— HOW TO COMPLETE THIS TASK —
Collect all lines below with the string "unsigned".

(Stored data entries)
━━━━━━━━━━━━━━━━━━━━

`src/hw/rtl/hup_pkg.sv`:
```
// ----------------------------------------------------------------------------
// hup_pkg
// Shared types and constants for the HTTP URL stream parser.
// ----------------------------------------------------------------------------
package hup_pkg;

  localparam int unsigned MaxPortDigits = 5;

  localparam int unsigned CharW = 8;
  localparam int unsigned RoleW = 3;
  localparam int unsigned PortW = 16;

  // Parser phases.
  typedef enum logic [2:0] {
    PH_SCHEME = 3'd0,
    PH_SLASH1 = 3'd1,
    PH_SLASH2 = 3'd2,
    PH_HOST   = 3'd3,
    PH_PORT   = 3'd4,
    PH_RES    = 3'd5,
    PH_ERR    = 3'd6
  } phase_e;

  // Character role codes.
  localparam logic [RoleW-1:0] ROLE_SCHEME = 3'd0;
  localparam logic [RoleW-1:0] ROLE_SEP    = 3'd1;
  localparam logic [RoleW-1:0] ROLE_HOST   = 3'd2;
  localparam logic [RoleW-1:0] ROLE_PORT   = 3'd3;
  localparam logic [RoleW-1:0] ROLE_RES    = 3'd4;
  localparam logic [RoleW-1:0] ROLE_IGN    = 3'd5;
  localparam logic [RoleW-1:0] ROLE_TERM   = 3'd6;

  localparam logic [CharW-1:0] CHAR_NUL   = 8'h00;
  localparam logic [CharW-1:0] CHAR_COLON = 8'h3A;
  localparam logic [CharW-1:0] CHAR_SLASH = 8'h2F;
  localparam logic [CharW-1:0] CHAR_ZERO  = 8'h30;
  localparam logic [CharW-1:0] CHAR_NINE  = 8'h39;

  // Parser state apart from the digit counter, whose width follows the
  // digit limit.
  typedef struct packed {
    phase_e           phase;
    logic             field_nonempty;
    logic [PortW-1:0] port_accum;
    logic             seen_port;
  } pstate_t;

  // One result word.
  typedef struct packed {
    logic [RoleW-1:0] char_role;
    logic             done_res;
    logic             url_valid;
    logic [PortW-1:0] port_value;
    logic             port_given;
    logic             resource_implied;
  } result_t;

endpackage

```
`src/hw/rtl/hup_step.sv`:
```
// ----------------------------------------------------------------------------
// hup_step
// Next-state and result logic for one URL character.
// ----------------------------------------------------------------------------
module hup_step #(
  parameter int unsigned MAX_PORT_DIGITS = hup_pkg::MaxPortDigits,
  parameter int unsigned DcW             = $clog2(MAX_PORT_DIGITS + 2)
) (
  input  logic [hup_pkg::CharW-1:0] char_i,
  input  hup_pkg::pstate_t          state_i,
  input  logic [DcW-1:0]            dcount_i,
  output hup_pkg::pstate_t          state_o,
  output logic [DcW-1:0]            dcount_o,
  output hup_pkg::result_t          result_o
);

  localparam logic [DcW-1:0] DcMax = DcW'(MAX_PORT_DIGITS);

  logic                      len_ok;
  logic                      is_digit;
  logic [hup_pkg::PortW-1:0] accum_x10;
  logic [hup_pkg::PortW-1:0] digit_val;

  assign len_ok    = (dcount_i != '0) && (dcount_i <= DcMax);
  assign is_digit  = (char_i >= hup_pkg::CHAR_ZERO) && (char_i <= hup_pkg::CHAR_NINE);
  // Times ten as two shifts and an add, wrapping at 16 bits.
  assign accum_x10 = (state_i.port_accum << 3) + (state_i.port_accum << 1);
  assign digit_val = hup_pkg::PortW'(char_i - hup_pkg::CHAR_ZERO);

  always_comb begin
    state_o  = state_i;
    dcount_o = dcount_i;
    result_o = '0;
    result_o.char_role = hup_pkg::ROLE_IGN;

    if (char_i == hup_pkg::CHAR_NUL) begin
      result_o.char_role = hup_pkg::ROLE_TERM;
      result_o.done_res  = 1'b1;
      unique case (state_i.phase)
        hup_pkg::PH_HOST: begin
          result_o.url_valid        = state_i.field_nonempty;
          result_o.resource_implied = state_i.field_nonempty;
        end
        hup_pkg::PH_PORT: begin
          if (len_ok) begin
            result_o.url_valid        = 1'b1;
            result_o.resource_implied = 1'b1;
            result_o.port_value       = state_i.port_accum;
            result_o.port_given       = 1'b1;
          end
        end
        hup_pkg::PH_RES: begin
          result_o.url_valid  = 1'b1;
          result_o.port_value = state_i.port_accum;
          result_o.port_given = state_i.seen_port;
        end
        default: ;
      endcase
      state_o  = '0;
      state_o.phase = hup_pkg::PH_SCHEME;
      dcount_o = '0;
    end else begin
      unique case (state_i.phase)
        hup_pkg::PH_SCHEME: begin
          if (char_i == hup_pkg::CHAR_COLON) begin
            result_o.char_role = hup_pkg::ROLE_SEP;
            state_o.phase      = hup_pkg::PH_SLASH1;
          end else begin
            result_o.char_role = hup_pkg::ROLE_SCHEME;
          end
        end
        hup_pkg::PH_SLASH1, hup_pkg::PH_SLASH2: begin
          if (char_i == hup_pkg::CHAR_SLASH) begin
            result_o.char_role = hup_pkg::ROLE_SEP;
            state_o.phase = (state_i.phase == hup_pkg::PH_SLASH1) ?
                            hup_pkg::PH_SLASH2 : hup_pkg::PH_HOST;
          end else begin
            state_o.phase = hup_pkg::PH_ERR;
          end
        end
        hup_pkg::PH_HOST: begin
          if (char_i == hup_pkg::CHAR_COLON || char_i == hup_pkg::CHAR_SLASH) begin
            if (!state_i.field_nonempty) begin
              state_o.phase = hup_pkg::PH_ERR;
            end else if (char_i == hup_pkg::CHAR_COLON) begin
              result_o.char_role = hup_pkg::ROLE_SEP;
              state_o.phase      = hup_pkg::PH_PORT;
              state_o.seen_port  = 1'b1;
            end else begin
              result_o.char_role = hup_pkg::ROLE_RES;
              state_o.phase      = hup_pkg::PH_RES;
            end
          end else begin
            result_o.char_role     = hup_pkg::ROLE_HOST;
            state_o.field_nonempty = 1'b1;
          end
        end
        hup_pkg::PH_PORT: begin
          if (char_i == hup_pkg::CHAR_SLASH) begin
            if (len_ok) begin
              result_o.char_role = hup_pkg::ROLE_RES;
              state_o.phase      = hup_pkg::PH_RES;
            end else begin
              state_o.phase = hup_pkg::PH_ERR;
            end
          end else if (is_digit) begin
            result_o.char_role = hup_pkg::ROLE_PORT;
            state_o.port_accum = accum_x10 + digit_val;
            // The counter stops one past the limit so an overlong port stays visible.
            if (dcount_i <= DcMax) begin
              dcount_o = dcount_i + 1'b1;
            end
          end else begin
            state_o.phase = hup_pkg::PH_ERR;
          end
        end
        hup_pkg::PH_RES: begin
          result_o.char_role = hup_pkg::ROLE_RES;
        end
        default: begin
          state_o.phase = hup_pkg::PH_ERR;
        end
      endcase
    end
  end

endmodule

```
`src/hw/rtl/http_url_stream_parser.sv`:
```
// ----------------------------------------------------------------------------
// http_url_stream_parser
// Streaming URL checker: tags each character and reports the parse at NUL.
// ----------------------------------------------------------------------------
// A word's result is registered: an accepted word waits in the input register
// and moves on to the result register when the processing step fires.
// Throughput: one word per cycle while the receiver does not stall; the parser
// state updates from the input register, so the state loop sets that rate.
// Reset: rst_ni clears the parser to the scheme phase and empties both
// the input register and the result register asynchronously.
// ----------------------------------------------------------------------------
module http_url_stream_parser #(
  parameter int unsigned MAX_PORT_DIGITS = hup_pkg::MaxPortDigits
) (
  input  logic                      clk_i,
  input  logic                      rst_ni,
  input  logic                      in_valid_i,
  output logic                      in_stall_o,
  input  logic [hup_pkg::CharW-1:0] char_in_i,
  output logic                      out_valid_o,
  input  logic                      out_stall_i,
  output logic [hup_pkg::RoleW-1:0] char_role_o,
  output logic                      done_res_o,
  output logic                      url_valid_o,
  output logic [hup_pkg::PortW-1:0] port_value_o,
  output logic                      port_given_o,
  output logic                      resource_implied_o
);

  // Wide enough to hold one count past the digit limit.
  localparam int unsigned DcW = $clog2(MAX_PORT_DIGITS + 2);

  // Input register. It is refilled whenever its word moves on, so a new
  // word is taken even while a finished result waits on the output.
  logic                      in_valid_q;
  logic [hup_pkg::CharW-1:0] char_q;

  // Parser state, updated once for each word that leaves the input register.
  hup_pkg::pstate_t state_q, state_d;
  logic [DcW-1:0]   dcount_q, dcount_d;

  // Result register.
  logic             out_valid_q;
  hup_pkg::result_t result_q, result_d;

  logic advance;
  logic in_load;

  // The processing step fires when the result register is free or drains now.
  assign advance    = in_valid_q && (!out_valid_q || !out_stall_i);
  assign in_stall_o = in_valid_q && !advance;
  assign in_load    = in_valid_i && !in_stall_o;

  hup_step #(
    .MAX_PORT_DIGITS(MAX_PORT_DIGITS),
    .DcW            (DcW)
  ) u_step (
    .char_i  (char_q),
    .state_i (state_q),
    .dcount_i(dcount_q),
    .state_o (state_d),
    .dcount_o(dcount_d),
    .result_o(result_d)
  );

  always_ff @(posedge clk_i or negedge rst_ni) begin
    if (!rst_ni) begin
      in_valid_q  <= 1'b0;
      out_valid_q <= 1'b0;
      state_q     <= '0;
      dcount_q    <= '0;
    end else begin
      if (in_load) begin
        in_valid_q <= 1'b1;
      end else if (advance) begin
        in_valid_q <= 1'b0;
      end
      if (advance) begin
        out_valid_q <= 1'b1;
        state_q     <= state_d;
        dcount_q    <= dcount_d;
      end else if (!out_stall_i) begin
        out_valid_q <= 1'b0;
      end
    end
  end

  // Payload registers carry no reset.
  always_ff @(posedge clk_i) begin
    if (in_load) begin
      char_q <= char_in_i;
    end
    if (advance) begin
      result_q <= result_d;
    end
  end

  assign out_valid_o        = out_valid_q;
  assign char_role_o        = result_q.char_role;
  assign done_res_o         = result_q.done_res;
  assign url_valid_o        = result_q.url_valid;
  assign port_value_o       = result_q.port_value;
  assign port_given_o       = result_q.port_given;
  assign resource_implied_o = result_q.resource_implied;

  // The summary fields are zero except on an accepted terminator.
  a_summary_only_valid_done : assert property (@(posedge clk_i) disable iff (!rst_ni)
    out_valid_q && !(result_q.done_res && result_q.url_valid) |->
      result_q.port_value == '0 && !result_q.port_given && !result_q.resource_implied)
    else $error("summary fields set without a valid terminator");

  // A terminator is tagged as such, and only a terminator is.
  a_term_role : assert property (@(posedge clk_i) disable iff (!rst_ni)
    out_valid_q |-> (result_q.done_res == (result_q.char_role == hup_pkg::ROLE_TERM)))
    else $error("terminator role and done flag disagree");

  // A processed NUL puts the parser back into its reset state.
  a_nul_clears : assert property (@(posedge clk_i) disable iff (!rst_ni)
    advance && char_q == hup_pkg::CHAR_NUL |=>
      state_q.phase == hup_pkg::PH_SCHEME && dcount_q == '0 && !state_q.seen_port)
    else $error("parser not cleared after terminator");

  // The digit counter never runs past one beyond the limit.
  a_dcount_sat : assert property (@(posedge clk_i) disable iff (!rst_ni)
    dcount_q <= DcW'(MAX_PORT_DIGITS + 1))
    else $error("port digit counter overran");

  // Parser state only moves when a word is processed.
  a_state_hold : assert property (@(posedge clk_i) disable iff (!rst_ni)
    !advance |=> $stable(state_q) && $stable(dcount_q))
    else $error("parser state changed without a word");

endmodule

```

━━━━━━━━━━━━━━━━━━━━

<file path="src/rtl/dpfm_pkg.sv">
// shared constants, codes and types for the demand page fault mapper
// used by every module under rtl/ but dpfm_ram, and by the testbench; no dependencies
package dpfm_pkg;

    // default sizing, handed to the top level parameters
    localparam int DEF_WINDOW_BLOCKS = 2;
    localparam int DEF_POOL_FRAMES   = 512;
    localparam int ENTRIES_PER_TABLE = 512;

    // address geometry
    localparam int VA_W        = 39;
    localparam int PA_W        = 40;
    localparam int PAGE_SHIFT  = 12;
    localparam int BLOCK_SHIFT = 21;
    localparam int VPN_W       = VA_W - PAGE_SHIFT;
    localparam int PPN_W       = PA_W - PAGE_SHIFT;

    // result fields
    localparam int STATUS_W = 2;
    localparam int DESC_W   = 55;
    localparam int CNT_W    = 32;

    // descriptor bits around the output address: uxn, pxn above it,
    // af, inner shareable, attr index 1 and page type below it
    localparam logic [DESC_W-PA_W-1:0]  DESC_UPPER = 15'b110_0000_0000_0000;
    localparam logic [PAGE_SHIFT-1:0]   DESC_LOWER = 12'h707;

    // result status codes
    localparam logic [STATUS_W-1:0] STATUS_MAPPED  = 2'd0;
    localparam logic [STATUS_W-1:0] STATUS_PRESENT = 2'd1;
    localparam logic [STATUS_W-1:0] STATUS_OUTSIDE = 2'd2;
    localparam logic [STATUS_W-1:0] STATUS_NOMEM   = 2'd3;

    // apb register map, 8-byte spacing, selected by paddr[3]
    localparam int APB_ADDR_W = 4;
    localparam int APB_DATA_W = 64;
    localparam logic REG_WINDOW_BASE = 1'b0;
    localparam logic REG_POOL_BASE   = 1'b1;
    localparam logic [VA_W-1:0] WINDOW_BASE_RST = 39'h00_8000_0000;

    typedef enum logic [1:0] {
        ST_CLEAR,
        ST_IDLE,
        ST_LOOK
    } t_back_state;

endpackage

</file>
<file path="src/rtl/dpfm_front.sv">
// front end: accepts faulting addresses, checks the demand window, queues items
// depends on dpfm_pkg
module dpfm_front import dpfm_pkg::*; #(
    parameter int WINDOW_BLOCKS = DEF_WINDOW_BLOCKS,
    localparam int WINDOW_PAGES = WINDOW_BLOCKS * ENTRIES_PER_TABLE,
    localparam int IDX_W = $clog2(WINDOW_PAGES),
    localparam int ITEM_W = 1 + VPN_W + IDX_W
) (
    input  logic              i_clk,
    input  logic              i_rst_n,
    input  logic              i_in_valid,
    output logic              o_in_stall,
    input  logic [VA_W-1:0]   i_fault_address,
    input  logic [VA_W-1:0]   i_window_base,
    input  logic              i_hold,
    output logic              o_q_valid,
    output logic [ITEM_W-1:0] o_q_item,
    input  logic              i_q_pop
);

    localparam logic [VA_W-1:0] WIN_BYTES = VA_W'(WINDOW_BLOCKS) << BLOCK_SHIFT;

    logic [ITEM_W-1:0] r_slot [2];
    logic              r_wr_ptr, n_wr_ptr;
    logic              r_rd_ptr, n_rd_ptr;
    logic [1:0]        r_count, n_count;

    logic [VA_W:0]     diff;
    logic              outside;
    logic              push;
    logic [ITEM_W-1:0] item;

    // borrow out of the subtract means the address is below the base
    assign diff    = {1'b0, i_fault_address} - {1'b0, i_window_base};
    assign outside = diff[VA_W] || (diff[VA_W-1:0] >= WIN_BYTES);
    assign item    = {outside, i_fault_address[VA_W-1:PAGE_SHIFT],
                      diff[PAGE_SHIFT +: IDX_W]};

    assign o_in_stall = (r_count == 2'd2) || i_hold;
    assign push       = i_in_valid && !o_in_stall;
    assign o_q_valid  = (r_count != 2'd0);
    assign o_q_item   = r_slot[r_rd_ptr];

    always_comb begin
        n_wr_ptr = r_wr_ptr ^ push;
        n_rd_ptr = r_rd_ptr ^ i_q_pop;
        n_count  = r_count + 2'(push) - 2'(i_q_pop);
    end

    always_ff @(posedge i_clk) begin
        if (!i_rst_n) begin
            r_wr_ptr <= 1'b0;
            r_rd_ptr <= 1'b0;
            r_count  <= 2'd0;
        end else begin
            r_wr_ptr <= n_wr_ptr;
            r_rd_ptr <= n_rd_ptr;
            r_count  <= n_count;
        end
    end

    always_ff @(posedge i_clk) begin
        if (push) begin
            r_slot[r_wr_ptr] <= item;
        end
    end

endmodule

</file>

━━━━━━━━━━━━━━━━━━━━

— EXERCISE ANSWER —
  localparam int unsigned MaxPortDigits = 5;
  localparam int unsigned CharW = 8;
  localparam int unsigned RoleW = 3;
  localparam int unsigned PortW = 16;
  parameter int unsigned MAX_PORT_DIGITS = hup_pkg::MaxPortDigits,
  parameter int unsigned DcW             = $clog2(MAX_PORT_DIGITS + 2)
  parameter int unsigned MAX_PORT_DIGITS = hup_pkg::MaxPortDigits
  localparam int unsigned DcW = $clog2(MAX_PORT_DIGITS + 2);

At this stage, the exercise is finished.